Implement a minimal TLS 1.3 server in Python using the ssl module. Add OCSP stapling. Benchmark handshake rate (connections/second) with openssl s_time. Then enable ssl.OP_NO_TICKET and measure the impact on resumption rate.
Set up mTLS between two services using cfssl to create a private CA. Issue client and server certificates. Configure nginx to require client certificates. Verify that connections without a valid client cert are rejected with ssl_verify_client on.
Enable kTLS on a Linux 5.2+ system with OpenSSL 3.0+. Serve a 1GB file via HTTPS with and without kTLS. Use perf stat to compare CPU cycles and strace -c to compare time in the TLS encryption path.
Analyze TLS handshake failures from a captured HAProxy access log. Identify the three most common failure reasons (cipher mismatch, expired cert, unknown CA, version mismatch). Write a script that parses openssl s_client output for each failure and categorizes the root cause.

References

RFC 8446 — The Transport Layer Security (TLS) Protocol Version 1.3
RFC 8996 — Deprecating TLS 1.0 and TLS 1.1
RFC 6066 — TLS Extensions (OCSP stapling, SNI)
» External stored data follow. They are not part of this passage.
==> src/rtl/s_mem_arbiter_if.sv <==
// Requester-side bus of the S-memory arbiter.
//   req       requester -> arbiter  request / keep ownership, one bit per requester
//   addr_i    requester -> arbiter  packed addresses, requester i at [i*AW +: AW]
//   wrdata_i  requester -> arbiter  packed write data, requester i at [i*DW +: DW]
//   wren_i    requester -> arbiter  write enables, one bit per requester
//   gnt       arbiter -> requester  one-hot or zero ownership grant
//   rddata    arbiter -> requester  read data, broadcast
//   rdvalid   arbiter -> requester  per-requester read-data valid pulse
//   busy      arbiter -> requester  high while any grant is active
interface s_mem_arbiter_if #(
    parameter int unsigned NREQ = 3,
    parameter int unsigned AW   = 8,
    parameter int unsigned DW   = 8
);
    logic [NREQ-1:0]    req;
    logic [NREQ*AW-1:0] addr_i;
    logic [NREQ*DW-1:0] wrdata_i;
    logic [NREQ-1:0]    wren_i;
    logic [NREQ-1:0]    gnt;
    logic [DW-1:0]      rddata;
    logic [NREQ-1:0]    rdvalid;
    logic               busy;

    // Requester side drives requests and access fields
    modport master (
        output req, addr_i, wrdata_i, wren_i,
        input  gnt, rddata, rdvalid, busy
    );

    // Arbiter side returns grants and read data
    modport slave (
        input  req, addr_i, wrdata_i, wren_i,
        output gnt, rddata, rdvalid, busy
    );
endinterface

==> src/rtl/s_mem_arbiter.sv <==
// Round-robin arbiter sharing the single-port 256x8 S-memory among NREQ
// requesters (0 = init, 1 = ksa, 2 = prga). A requester keeps ownership for as
// long as it holds req, so multi-cycle sweeps run uninterrupted. The owner's
// address/data/write-enable are muxed onto the memory port; reads return one
// cycle later with a per-requester valid pulse.
// Ports:
//   clk         system clock, all state on posedge
//   rst         synchronous active-high reset
//   rq          requester bus (slave modport of s_mem_arbiter_if)
//   mem_addr    address to s_mem (combinational from owner)
//   mem_wrdata  write data to s_mem (combinational from owner)
//   mem_wren    write enable to s_mem (combinational, valid access only)
//   mem_q       read data from s_mem, one cycle after address
module s_mem_arbiter #(
    parameter int unsigned NREQ = 3,
    parameter int unsigned AW   = 8,
    parameter int unsigned DW   = 8
) (
    input  logic                clk,
    input  logic                rst,
    s_mem_arbiter_if.slave      rq,
    output logic [AW-1:0]       mem_addr,
    output logic [DW-1:0]       mem_wrdata,
    output logic                mem_wren,
    input  logic [DW-1:0]       mem_q
);

    localparam int unsigned IW = (NREQ > 1) ? $clog2(NREQ) : 1;

    typedef enum logic [0:0] {
        IDLE  = 1'b0,
        OWNED = 1'b1
    } state_t;

    state_t            state_q, state_d;
    // Round-robin pointer; while OWNED it is also the owner index
    logic [IW-1:0]     ptr_q, ptr_d;
    logic [NREQ-1:0]   gnt_q, gnt_d;
    logic [NREQ-1:0]   rdvalid_q, rdvalid_d;

    logic              found;
    logic [IW-1:0]     sel;
    int unsigned       scan_idx;
    logic              access;

    // First requester after ptr (wrapping); owner comes last, so a re-raised
    // req from the previous owner gets no priority
    always_comb begin
        found    = 1'b0;
        sel      = '0;
        scan_idx = 0;
        for (int unsigned k = 1; k <= NREQ; k++) begin
            scan_idx = 32'(ptr_q) + k;
            if (scan_idx >= NREQ) begin
                scan_idx = scan_idx - NREQ;
            end
            if (!found && rq.req[IW'(scan_idx)]) begin
                found = 1'b1;
                sel   = IW'(scan_idx);
            end
        end
    end

    // A cycle is a real memory access only while the owner still requests
    assign access = |(gnt_q & rq.req);

    // Owner's fields onto the memory port; all zero when nothing is granted
    always_comb begin
        mem_addr   = '0;
        mem_wrdata = '0;
        mem_wren   = 1'b0;
        if (state_q == OWNED) begin
            mem_addr   = rq.addr_i[32'(ptr_q)*AW +: AW];
            mem_wrdata = rq.wrdata_i[32'(ptr_q)*DW +: DW];
            mem_wren   = rq.wren_i[ptr_q] & access;
        end
    end

    // Next-state, grant and read-valid logic
    always_comb begin
        state_d   = state_q;
        ptr_d     = ptr_q;
        gnt_d     = gnt_q;
        rdvalid_d = '0;

        // Read return is tagged with the issuing owner, so it still lands on
        // that requester if ownership moves at the same edge
        if (access && !rq.wren_i[ptr_q]) begin
            rdvalid_d = NREQ'(1) << ptr_q;
        end

        case (state_q)
            IDLE: begin
                if (found) begin
                    state_d = OWNED;
                    ptr_d   = sel;
                    gnt_d   = NREQ'(1) << sel;
                end
            end
            OWNED: begin
                if (!rq.req[ptr_q]) begin
                    if (found) begin
                        // Hand over directly, no idle cycle in between
                        ptr_d = sel;
                        gnt_d = NREQ'(1) << sel;
                    end else begin
                        state_d = IDLE;
                        gnt_d   = '0;
                    end
                end
            end
            default: begin
                state_d = IDLE;
                gnt_d   = '0;
            end
        endcase
    end

    // State register; reset points at NREQ-1 so requester 0 wins first
    always_ff @(posedge clk) begin
        if (rst) begin
            state_q   <= IDLE;
            ptr_q     <= IW'(NREQ - 1);
            gnt_q     <= '0;
            rdvalid_q <= '0;
        end else begin
            state_q   <= state_d;
            ptr_q     <= ptr_d;
            gnt_q     <= gnt_d;
            rdvalid_q <= rdvalid_d;
        end
    end

    assign rq.gnt     = gnt_q;
    assign rq.rdvalid = rdvalid_q;
    assign rq.rddata  = mem_q;
    assign rq.busy    = |gnt_q;

endmodule

==> src/flat_wrapper.sv <==
// flat-port wrapper written by rule: the top's interface ports become plain ports
module s_mem_arbiter_flat 
#(
    parameter int unsigned NREQ = 3,
    parameter int unsigned AW   = 8,
    parameter int unsigned DW   = 8
)
  (clk, rst, mem_addr, mem_wrdata, mem_wren, mem_q, rq_req, rq_addr_i, rq_wrdata_i, rq_wren_i, rq_gnt, rq_rddata, rq_rdvalid, rq_busy);
  s_mem_arbiter_if #(.NREQ(NREQ), .AW(AW), .DW(DW)) rq_i ();
  input  logic clk;
  input  logic rst;
  output logic [AW-1:0] mem_addr;
  output logic [DW-1:0] mem_wrdata;
  output logic mem_wren;
  input  logic [DW-1:0] mem_q;
  input wire logic [$bits(rq_i.req)-1:0] rq_req;
  input wire logic [$bits(rq_i.addr_i)-1:0] rq_addr_i;
  input wire logic [$bits(rq_i.wrdata_i)-1:0] rq_wrdata_i;
  input wire logic [$bits(rq_i.wren_i)-1:0] rq_wren_i;
  output wire logic [$bits(rq_i.gnt)-1:0] rq_gnt;
  output wire logic [$bits(rq_i.rddata)-1:0] rq_rddata;
  output wire logic [$bits(rq_i.rdvalid)-1:0] rq_rdvalid;
  output wire logic [$bits(rq_i.busy)-1:0] rq_busy;
  assign rq_i.req = rq_req;
  assign rq_i.addr_i = rq_addr_i;
  assign rq_i.wrdata_i = rq_wrdata_i;
  assign rq_i.wren_i = rq_wren_i;
  assign rq_gnt = rq_i.gnt;
  assign rq_rddata = rq_i.rddata;
  assign rq_rdvalid = rq_i.rdvalid;
  assign rq_busy = rq_i.busy;
  s_mem_arbiter #(.NREQ(NREQ), .AW(AW), .DW(DW)) u_core (.clk(clk), .rst(rst), .rq(rq_i), .mem_addr(mem_addr), .mem_wrdata(mem_wrdata), .mem_wren(mem_wren), .mem_q(mem_q));
endmodule
==> config.mk <==
export PLATFORM = sky130hd
export DESIGN_NAME = s_mem_arbiter_flat
export DESIGN_NICKNAME = d
export VERILOG_FILES = /design/src/rtl/s_mem_arbiter_if.sv /design/src/rtl/s_mem_arbiter.sv /design/src/flat_wrapper.sv
export SDC_FILE = /design/constraint.sdc
export NUM_CORES = 1
export LEC_CHECK = 0
export BUFFER_PORTS_ARGS = -buffer_cell sky130_fd_sc_hd__buf_4
export CORE_UTILIZATION = 31
export CTS_CLUSTER_DIAMETER = 80
export CTS_CLUSTER_SIZE = 14
export DETAILED_ROUTE_END_ITERATION = 12
export PLACE_DENSITY = 0.67
export SLEW_MARGIN = 20
export SYNTH_ARGS = -nofsm -noshare
export SYNTH_HDL_FRONTEND = slang
export SYNTH_SLANG_ARGS = --single-unit
==> constraint.sdc <==
create_clock -name clk -period 3.4 [get_ports clk]
set_clock_uncertainty 0.2 [all_clocks]
set_input_delay 0.17 -clock clk [delete_from_list [all_inputs] [get_ports clk]]
set_output_delay 0.17 -clock clk [all_outputs]
set_load 0.03 [all_outputs]
# == Word-level counts from Yosys, hierarchy flattened ==
# Index checks and enable logic that the tools add are counted.
# Widths: inputs -> output; s select.
# op_classes
n_addsub,6
order_cmp,7
eq_ne,2
shift,4
n_mux,32
n_bitwise,4
n_reduce_logical,10
# ops
op,count
$shiftx 24x6->8,2
$mux 2,8
$mux 8,2
$lt 2x3->1 const B,4
$mux 1,11
$bmux 1 s2,5
$ge 3x2->1 const B,3
$mux 3,3
$add 2x2->3 const B,2
$pmux 3 s2,1
$reduce_or 3->1,2
$shl 1x2->3 const A,2
$sub 2x2->2 const B,3
$pmux 2 s2,1
$add 2x1->3 const B,1
$and 3x3->3,1
$logic_and 1x1->1,3
$logic_not 1->1,3
$ne 2x1->1 const B,1
$ne 2x2->1 const B,1
$not 1->1,2
$pmux 1 s2,1
$reduce_and 2->1,1
$reduce_or 2->1,1
$and 1x1->1,1
# word_totals
regBits,9
inputBits,64
output_inout_bits,32
word_cells,69

# == Logic depth before layout (Yosys ltp) ==
# depth
ltp_word,16
depth_mapped,10
depth_no_buf,7

# == Worst setup path before layout ==
# Ideal clock, no wire load.
# synth_timing
kind,register to register
startpoint,register u_core.ptr_q[1]
endpoint,"register u_core.gnt_q[0], in the netlist u_core.rq.gnt[0]"
setup_time_ns,0.074
arrival_ns,2.352
required_time_ns,3.126
setup_slack_ns,0.774
path_stages_with_launch,11
n_path_buf,3
period_less_slack_ns,2.626
cell_sequence,dfxtp_1 -> clkbuf_1 -> buf_2 -> inv_1 -> ha_1 -> buf_6 -> or2b_1 -> nand3_1 -> nand2_2 -> or4b_1 -> a31oi_1
# synth_via
elab_chain_len,16
elab_cells_between_ends,38
cone_classes,add/sub: 6; order compare: 3; eq/ne: 2; shift: 1; mux: 21; reduce/logical: 5
# synth_rtl
item,line_no,source
start: declaration,s_mem_arbiter.sv:37,"logic [IW-1:0] ptr_q, ptr_d;"
start signal: assignment,s_mem_arbiter.sv:123,ptr_q <= IW'(NREQ - 1);
start signal: assignment,s_mem_arbiter.sv:128,ptr_q <= ptr_d;
$add 2x1->3,s_mem_arbiter.sv:53,scan_idx = 32'(ptr_q) + k;
$ge 3x2->1 or $sub 2x2->2 (tied branches),"s_mem_arbiter.sv:54, s_mem_arbiter.sv:55",
$mux 2,s_mem_arbiter.sv:54,if (scan_idx >= NREQ) begin
$bmux 1 s2,s_mem_arbiter.sv:57,if (!found && rq.req[IW'(scan_idx)]) begin
$mux 1 (implied by the code),s_mem_arbiter.sv:57,
$mux 1,s_mem_arbiter.sv:57,
$logic_not 1->1,s_mem_arbiter.sv:57,
$logic_and 1x1->1,s_mem_arbiter.sv:57,
$mux 1,s_mem_arbiter.sv:57,
$logic_not 1->1,s_mem_arbiter.sv:57,
$logic_and 1x1->1,s_mem_arbiter.sv:57,
$mux 2,s_mem_arbiter.sv:57,
$shl 1x2->3,"s_mem_arbiter.sv:97, s_mem_arbiter.sv:105",
$mux 3,s_mem_arbiter.sv:102,if (found) begin
$mux 3,s_mem_arbiter.sv:101,if (!rq.req[ptr_q]) begin
$pmux 3 s2,s_mem_arbiter.sv:92,case (state_q)
end signal: assignment,s_mem_arbiter.sv:129,gnt_q <= gnt_d;
end: declaration,s_mem_arbiter.sv:38,"logic [NREQ-1:0] gnt_q, gnt_d;"
# Several ways; a longest one is shown, not always the timed one. The select of a mux whose other input is x is not followed.
# A chain may end at the register's enable or synchronous reset.

# == Final worst setup path ==
# Ends and elaborated chain as after synthesis.

==> summary.log <==
qor: floorplan.rows 21
qor: finish.nNetsFinal 294
qor: global_routing.grt_first_pass_wirelength 5685 µm
qor: floorplan.design.die.area 0.003903 mm²
qor: floorplan.core 0.003416 mm²
qor: synthesis.synth_cell_types 39
qor: clock_tree.cts_inserted_buffers 3
qor: routing.detailedRoute.firstPassIterationCount 4
qor: power_and_ir_drop.power.switching 0.0006761 W
qor: synthesis.synth_edf_count 0
qor: global_routing.globalRoute.totalOverflow 0
qor: global_routing.grt_max_degree 28
qor: synthesis.synthesis.nets 222
qor: synthesis.mapped_area 0.001134 mm²
qor: power_and_ir_drop.cell_internal_pwr 0.0006240 W
qor: clock_tree.ctsLongestPathBuffers 2
qor: clock_tree.htree_num_levels 1
qor: clock_tree.tritoncts_clock_tree yes
qor: sta.timing.slew.headroom 0.6112
qor: hold_path.worstHoldStart rq_req[1]
qor: routing.route.vias.total 1329
qor: synthesis.ys_seq_elements 9
qor: power_and_ir_drop.power.density_cell_area 738.5 mW/mm²
qor: run_status.run_status completed
qor: floorplan.num_io_pins 96
qor: sta.worst_hold_slack 0.1338 ns
qor: critical_path.worst_ep_arrival_time 2.51 ns
qor: critical_path.cp_slowest_stage_delay 0.51 ns
qor: synthesis.ys_top_cells_by_count sky130_fd_sc_hd__a21oi_1 (22), sky130_fd_sc_hd__nor2_1 (22), sky130_fd_sc_hd__mux2i_1 (21)
qor: critical_path.slowest_stage sky130_fd_sc_hd__or4b_1
qor: critical_path.reg2reg_slack 0.89 ns
qor: critical_path.timing.critical_path.max_delay_family simple AND/OR/NAND/NOR gates
qor: finish.antenna-diode-count 0
qor: finish.layout-drive-gt1-share 0.3938
qor: clock_tree.cts.clk_slew.worst_paths 0.08 ns
qor: power_and_ir_drop.peakVddDrop 0.4058 mV
qor: sta.grt_setup_unrepaired false
qor: synthesis.post_synth_main_area_contributors sky130_fd_sc_hd__mux2i_1 (19%), sky130_fd_sc_hd__dfxtp_1 (16%), sky130_fd_sc_hd__a21oi_1 (9.7%)
qor: critical_path.critical_path.startpoint_type flop
qor: synthesis.synth_area_per_cell 7.313 µm²
qor: place.dpl.cell_count 264
qor: clock_tree.ctsRootBufferMaster sky130_fd_sc_hd__clkbuf_4
qor: clock_tree.cts.sinks 9
qor: sta.max_slew.worst_pin.slew 0.5823 ns
qor: sta.tns 0 ns
qor: global_routing.grt_pass1_vias 1284
qor: synthesis.syn-instance-count 155
qor: routing.avgRoutedWirePerCell 12.37 µm
qor: routing.routed_wirelength 3365 µm
qor: floorplan.die_h 62.47 µm
qor: critical_path.worstRegToRegCells 7
qor: synthesis.synthDominantCellAreaShare 0.1854
qor: synthesis.postSynth.topFlopCell sky130_fd_sc_hd__dfxtp_1
qor: critical_path.worstReg2RegEnd u_core.rq.gnt[0]
qor: critical_path.crit_required 3.40 ns
qor: power_and_ir_drop.pwr-share-clk 0.068
qor: sta.fmax 398.2 MHz
qor: finish.syn_to_final_growth 55.30%
qor: finish.finish.cell_count_without_fillers 272
qor: routing.drt_iter0_drc 60
qor: critical_path.timing.rr.start u_core.ptr_q[1]
qor: critical_path.critPathKind reg -> reg
qor: sta.slew_viol_final 0
qor: critical_path.crit_buf_inv 1
qor: critical_path.critical_path_end_type flop
qor: routing.drc 0
qor: clock_tree.postCtsSetupRepairBufs 0
qor: place.dp_hpwl 2508 µm
qor: place.gp_routability_congestion 0.8721
qor: synthesis.synth.largest_area_cell sky130_fd_sc_hd__mux2i_1
qor: clock_tree.worst_skew_pair.late_latency 0.27 ns
qor: hold_path.hp-class in -> reg
qor: critical_path.crit_path_max_fanout 22
qor: sta.final_hold_viol_count 0
qor: global_routing.grtUsageTotal 0.1766
qor: floorplan.die_w 62.47 µm
qor: hold_path.hold_path_end u_core.rq.gnt[0]
qor: routing.final_antenna_net_count 0
qor: synthesis.synthArstFlopShare 0
qor: synthesis.synth_warnings 0
qor: routing.detail_route.vias_per_cell 4.886
qor: critical_path.critical_path.cell_chain buf_4 > ha_1 > mux2_2 > a2bb2oi_2 > nand2_2 > or4b_1 > a31oi_1
qor: finish.finalCoreUtilization 0.5154
qor: synthesis.yosysSeqAreaShare 0.1589
qor: run.max-cap-violations 0
qor: sta.setup-violations-final 0
qor: power_and_ir_drop.p_seq_frac 0.137
qor: power_and_ir_drop.p_total 0.001300 W
qor: floorplan.initial_core_util 0.3319
qor: place.port_buffer_count 79
qor: power_and_ir_drop.netSwitchingFraction 0.5201
qor: power_and_ir_drop.combinational_group_share_of_total_power 0.795
qor: global_routing.grt_antenna_before_repair 0
qor: sta.final_worst_path_period_share 0.7386
qor: hold_path.timing.hold.worst_path_depth 4
qor: sta.fin_crit 2.511 ns
qor: power_and_ir_drop.pleak 0.9098 nW
## cell type report
class	instances	area, µm²
Sequential cell	9	180.2
Multi-Input combinational cell	124	828.3
Clock buffer	3	22.52
Tap cell	46	57.56
Timing Repair Buffer	86	655.6
Fill cell	378	1655
Clock inverter	1	5.005
Inverter	3	11.26
## worst max path at each step
stage	start	to	slack, ns	depth (start not counted)
floorplan	u_core.ptr_q[1]	u_core.rq.gnt[0]	0.77	10
global placement	u_core.ptr_q[1]	u_core.rq.gnt[0]	0.94	7
detailed placement	u_core.ptr_q[1]	u_core.rq.gnt[0]	0.89	7
CTS	u_core.ptr_q[1]	u_core.rq.gnt[0]	0.87	7
global route	u_core.ptr_q[1]	u_core.ptr_q[1]	0.70	7
finish	u_core.ptr_q[1]	u_core.rq.gnt[0]	0.89	7
## cell families (layout without fill, tap and decap cells)
logic type	count (synthesis)	in the layout	synth area share
buf+inv	22	93	0.1104
flops	9	9	0.1589
fa+ha+maj	3	3	0.03312
xor+xnor	1	1	0.007728
mux	22	22	0.1954
compound gates	37	37	0.2020
simple gates	61	61	0.2925
## worst register-to-register path, delay by kind of cell (launching register included)
family	cells	cell delay, ns
AO/OA/AOI/OAI	2	0.32
multiplexers	1	0.36
adder cells (fa/ha/maj)	1	0.28
buffers and inverters	1	0.34
flip-flops	1	0.34
AND/OR/NAND/NOR	2	0.62
## state kept, by name, summed over array words and instances, names as in the netlist
register and cells:
u_core.ptr_q 2, u_core.rq.gnt 3, u_core.rq.rdvalid 3, u_core.state_q 1
## power groups by stage
| stage | clock network, W | logic [W] | registers (W) |
|---|---|---|---|
| floorplan | 0 | 0.000762 | 0.000193 |
| global placement | 0 | 0.00103 | 0.000180 |
| detailed placement | 0 | 0.00103 | 0.000180 |
| CTS | 0.0000909 | 0.00104 | 0.000179 |
| global route | 0.0000944 | 0.00113 | 0.000184 |
| finish | 0.0000887 | 0.00103 | 0.000178 |
## per-layer routing
layer | vias up | part of all wire | global-route usage
met5 | - | 0 | 0
met3 | 2 | 0.076 | 0.04927
met4 | 0 | 0.0012 | 0.02326
li1 | 684 | - | -
met1 | 587 | 0.45 | 0.2130
met2 | 56 | 0.48 | 0.3152
## per-stage QoR
step           setup slack, ns  instance area (µm²)
2_1_floorplan           0.7741                 1134
3_3_place_gp            0.9434                 1693
3_5_place_dp            0.8870                 1693
4_1_cts                 0.8688                 1760
5_1_grt                 0.7041                 1760
6_report                0.8889                 1760
## cells in the final DEF, fill, tap and decap left out, drive strengths merged, types with 4 or more instances in the layout
| master | Yosys | routed |
|---|---|---|
| mux2i | 21 | 21 |
| nor2b | 16 | 16 |
| buf | 14 | 82 |
| dfxtp | 9 | 9 |
| o21ai | 4 | 4 |
| nand3 | 4 | 4 |
| dlygate4sd3 | 0 | 4 |
| a21oi | 22 | 22 |
| nor2 | 22 | 22 |
## timing repair
action                    4_1_cts  5_1_grt
gates resized for setup         0        0
hold buffers                    4        0
hold endpoints to repair        8        0
Note: power is estimated with default switching activity, not from simulation.
### src/rtl/verify_collector.sv
// verify_collector: snoops core 7 result reads, checks them against a golden checksum
// and streams the captured 16-word buffer out over a valid/ready port.
module verify_collector #(
    parameter int          BASE         = 32,
    parameter int          SETTLE       = 24,
    parameter int          TIMEOUT      = 4096,
    parameter logic [15:0] EXPECTED_SUM = 16'h0000
) (
    input  logic        clk,
    input  logic        reset,
    input  logic        ready_i,
    input  logic        we_i,
    input  logic [31:0] adr_i,
    input  logic [31:0] rdata_i,
    output logic        done_o,
    output logic        pass_o,
    output logic        timeout_o,
    output logic        unstable_o,
    output logic [15:0] sum_o,
    output logic [15:0] valid_mask_o,
    output logic        out_valid_o,
    input  logic        out_ready_i,
    output logic [3:0]  out_idx_o,
    output logic [15:0] out_data_o
);
    localparam int CW = $clog2((TIMEOUT > SETTLE ? TIMEOUT : SETTLE) + 1);

    typedef enum logic [2:0] {S_IDLE, S_SETTLE, S_COLLECT, S_DONE, S_DRAIN, S_HOLD} state_t;

    state_t        r_state, w_next;
    logic          r_ready_q;
    logic [CW-1:0] r_cnt;
    logic [15:0]   r_buf [16];
    logic [15:0]   r_mask, r_sum;
    logic          r_done, r_pass, r_timeout, r_unstable;
    logic [3:0]    r_idx;

    logic          w_fall, w_rise, w_hit, w_new, w_diff, w_full, w_tmo, w_xfer, w_unused;
    logic [6:0]    w_word, w_off;
    logic [3:0]    w_idx;
    logic [15:0]   w_mask_nxt, w_sum_nxt;

    assign w_fall     = r_ready_q & ~ready_i;
    assign w_rise     = ~r_ready_q & ready_i;
    assign w_word     = adr_i[8:2];
    assign w_off      = w_word - 7'(BASE);
    assign w_idx      = w_off[3:0];
    // an abort on the same cycle suppresses the capture
    assign w_hit      = r_state == S_COLLECT && !w_rise && !we_i && w_word >= 7'(BASE) && w_off < 7'd16;
    assign w_new      = w_hit && !r_mask[w_idx];
    assign w_diff     = w_hit && r_mask[w_idx] && r_buf[w_idx] != rdata_i[15:0];
    assign w_mask_nxt = r_mask | (w_new ? 16'(1) << w_idx : 16'h0000);
    assign w_sum_nxt  = r_sum + (w_new ? rdata_i[15:0] : 16'h0000);
    assign w_full     = &w_mask_nxt;
    assign w_tmo      = r_cnt == CW'(TIMEOUT - 1);
    assign w_xfer     = out_valid_o && out_ready_i;
    assign w_unused   = ^{adr_i[31:9], adr_i[1:0], rdata_i[31:16]};

    always_comb begin
        w_next = r_state;
        case (r_state)
            S_IDLE:    w_next = w_fall ? S_SETTLE : S_IDLE;
            S_SETTLE:  w_next = w_rise ? S_IDLE : (r_cnt == CW'(SETTLE - 1) ? S_COLLECT : S_SETTLE);
            S_COLLECT: w_next = w_rise ? S_IDLE : (w_full || w_tmo ? S_DONE : S_COLLECT);
            S_DONE:    w_next = S_DRAIN;
            S_DRAIN:   w_next = w_rise ? S_IDLE : (w_xfer && &r_idx ? S_HOLD : S_DRAIN);
            S_HOLD:    w_next = w_rise ? S_IDLE : S_HOLD;
            default:   w_next = S_IDLE;
        endcase
    end

    always_ff @(posedge clk or negedge reset) begin
        if (!reset) begin
            r_state    <= S_IDLE;
            r_ready_q  <= 1'b0;
            r_cnt      <= '0;
            r_mask     <= '0;
            r_sum      <= '0;
            r_done     <= 1'b0;
            r_pass     <= 1'b0;
            r_timeout  <= 1'b0;
            r_unstable <= 1'b0;
            r_idx      <= '0;
            for (int i = 0; i < 16; i++) r_buf[i] <= '0;
        end else begin
            r_state   <= w_next;
            r_ready_q <= ready_i;
            if (r_state == S_IDLE && w_fall) begin
                r_cnt      <= '0;
                r_mask     <= '0;
                r_sum      <= '0;
                r_done     <= 1'b0;
                r_pass     <= 1'b0;
                r_timeout  <= 1'b0;
                r_unstable <= 1'b0;
                r_idx      <= '0;
            end
            if (r_state == S_SETTLE) r_cnt <= w_next == S_COLLECT ? '0 : r_cnt + 1'b1;
            if (r_state == S_COLLECT && !w_rise) begin
                r_cnt  <= r_cnt + 1'b1;
                r_mask <= w_mask_nxt;
                r_sum  <= w_sum_nxt;
                if (w_new) r_buf[w_idx] <= rdata_i[15:0];
                if (w_diff) r_unstable <= 1'b1;
                // completion on the expiry cycle wins over the timeout
                if (w_full || w_tmo) begin
                    r_done    <= 1'b1;
                    r_timeout <= !w_full;
                    r_pass    <= w_full && !r_unstable && w_sum_nxt == EXPECTED_SUM;
                end
            end
            if (w_xfer) r_idx <= r_idx + 1'b1;
        end
    end

    assign done_o       = r_done;
    assign pass_o       = r_pass;
    assign timeout_o    = r_timeout;
    assign unstable_o   = r_unstable;
    assign sum_o        = r_sum;
    assign valid_mask_o = r_mask;
    assign out_valid_o  = r_state == S_DRAIN && !w_rise;
    assign out_idx_o    = r_idx;
    assign out_data_o   = out_valid_o && r_mask[r_idx] ? r_buf[r_idx] : 16'h0000;
endmodule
RFC 9345 — Delegated Credentials for TLS and DTLS
net/tls/ — Linux kTLS implementation
ssl/statem/ — OpenSSL TLS state machine
Rescorla, E. The Transport Layer Security (TLS) Protocol Version 1.3 (RFC 8446). Author commentary. 2018.
Bhargavan, K. et al. Transcript Collision Attacks: Breaking Authentication in TLS, IKE and SSH. NDSS 2016. (SLOTH attack)
openssl-s_client(1), openssl-s_server(1) — debugging tools
nginx docs: ngx_http_ssl_module — ssl_stapling, session tickets
Cloudflare blog. An overview of TLS 1.3 and Q&A. 2018.